What is required: Below are entries; output exactly the lines from the one with "- Across ember" to the one with "re-timing with driven", both included, and nothing else.

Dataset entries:
********************
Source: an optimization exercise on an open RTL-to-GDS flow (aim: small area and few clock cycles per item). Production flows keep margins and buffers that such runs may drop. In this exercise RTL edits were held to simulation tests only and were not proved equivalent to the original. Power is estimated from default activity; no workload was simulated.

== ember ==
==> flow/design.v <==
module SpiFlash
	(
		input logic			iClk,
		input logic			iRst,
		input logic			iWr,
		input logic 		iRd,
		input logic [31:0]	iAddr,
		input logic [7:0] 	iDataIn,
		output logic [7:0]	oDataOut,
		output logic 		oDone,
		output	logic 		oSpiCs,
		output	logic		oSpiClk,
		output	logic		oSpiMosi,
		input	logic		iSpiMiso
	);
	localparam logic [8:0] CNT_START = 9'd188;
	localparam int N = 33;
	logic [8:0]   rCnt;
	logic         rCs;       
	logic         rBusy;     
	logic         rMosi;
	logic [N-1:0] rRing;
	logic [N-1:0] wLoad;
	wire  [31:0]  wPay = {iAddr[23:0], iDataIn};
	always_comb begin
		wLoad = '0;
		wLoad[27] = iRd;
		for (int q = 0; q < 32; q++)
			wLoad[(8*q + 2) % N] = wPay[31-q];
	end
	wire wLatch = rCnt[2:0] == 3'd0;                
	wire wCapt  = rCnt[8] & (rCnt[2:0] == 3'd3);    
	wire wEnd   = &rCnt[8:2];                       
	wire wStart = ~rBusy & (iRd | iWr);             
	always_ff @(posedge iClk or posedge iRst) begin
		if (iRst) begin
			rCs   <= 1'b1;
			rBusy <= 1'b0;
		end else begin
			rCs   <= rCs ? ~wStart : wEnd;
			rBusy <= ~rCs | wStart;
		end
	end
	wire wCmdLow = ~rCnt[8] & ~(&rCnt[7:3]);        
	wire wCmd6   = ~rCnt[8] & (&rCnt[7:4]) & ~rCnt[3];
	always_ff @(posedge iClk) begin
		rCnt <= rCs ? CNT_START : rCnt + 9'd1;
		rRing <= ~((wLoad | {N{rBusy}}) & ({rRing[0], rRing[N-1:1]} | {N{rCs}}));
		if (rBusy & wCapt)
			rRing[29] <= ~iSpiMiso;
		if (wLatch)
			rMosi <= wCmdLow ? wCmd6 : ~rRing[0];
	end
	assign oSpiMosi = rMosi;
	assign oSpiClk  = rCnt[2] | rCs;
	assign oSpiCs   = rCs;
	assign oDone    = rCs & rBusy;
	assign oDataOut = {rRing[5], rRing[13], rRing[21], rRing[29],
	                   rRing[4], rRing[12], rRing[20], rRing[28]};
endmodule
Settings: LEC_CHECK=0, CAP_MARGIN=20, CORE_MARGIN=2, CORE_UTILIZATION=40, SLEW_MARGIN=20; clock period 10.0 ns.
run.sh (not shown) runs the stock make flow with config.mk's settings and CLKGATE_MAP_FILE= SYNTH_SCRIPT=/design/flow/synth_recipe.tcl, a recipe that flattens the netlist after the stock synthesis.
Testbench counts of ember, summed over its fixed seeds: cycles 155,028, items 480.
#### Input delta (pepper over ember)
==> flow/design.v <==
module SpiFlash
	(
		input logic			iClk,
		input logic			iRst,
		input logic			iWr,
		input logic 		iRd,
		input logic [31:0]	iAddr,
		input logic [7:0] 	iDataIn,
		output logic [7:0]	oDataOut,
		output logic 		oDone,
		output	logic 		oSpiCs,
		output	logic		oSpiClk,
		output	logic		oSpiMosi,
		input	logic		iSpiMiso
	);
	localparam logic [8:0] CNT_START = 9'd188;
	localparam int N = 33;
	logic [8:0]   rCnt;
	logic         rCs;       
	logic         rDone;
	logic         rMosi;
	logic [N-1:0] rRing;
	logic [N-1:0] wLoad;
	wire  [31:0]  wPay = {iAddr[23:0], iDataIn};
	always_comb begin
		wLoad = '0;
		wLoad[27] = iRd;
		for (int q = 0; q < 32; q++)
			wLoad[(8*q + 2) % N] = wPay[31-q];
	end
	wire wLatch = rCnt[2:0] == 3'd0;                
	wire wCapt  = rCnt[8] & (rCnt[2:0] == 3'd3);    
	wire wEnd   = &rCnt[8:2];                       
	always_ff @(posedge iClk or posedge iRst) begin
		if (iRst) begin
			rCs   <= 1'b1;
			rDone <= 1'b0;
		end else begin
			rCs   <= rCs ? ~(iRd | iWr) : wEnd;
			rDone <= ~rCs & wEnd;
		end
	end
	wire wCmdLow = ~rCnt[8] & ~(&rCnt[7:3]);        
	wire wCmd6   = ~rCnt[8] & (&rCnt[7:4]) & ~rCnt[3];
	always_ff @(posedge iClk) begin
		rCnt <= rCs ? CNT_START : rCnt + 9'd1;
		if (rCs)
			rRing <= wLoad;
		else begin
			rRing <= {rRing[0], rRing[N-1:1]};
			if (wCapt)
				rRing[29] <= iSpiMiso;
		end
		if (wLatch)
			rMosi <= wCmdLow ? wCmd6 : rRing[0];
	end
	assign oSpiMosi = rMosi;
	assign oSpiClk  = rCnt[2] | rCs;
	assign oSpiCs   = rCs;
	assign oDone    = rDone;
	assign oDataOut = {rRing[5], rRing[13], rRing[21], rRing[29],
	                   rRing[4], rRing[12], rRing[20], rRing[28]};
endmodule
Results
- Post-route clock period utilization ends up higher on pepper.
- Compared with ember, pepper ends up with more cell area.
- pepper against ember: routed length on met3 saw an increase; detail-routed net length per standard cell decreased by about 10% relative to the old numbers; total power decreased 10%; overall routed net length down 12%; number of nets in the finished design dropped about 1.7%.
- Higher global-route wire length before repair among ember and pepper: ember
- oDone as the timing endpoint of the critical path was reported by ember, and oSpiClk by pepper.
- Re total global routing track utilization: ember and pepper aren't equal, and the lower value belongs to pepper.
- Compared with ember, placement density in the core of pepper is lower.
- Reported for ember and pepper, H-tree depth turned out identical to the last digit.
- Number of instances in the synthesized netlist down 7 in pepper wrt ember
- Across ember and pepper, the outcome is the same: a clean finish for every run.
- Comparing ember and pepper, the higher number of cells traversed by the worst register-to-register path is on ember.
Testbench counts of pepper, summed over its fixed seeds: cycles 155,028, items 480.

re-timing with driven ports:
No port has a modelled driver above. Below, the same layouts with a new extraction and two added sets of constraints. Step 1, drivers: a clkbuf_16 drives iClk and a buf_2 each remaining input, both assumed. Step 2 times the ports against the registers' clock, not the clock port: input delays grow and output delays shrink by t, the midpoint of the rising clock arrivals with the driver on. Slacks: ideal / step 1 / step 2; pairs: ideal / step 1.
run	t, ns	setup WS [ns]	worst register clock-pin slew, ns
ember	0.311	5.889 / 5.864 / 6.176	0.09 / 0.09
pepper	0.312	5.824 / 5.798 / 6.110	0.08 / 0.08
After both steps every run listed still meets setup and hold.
********************
Your solution:
- Across ember and pepper, the outcome is the same: a clean finish for every run.
- Comparing ember and pepper, the higher number of cells traversed by the worst register-to-register path is on ember.
Testbench counts of pepper, summed over its fixed seeds: cycles 155,028, items 480.

re-timing with driven ports:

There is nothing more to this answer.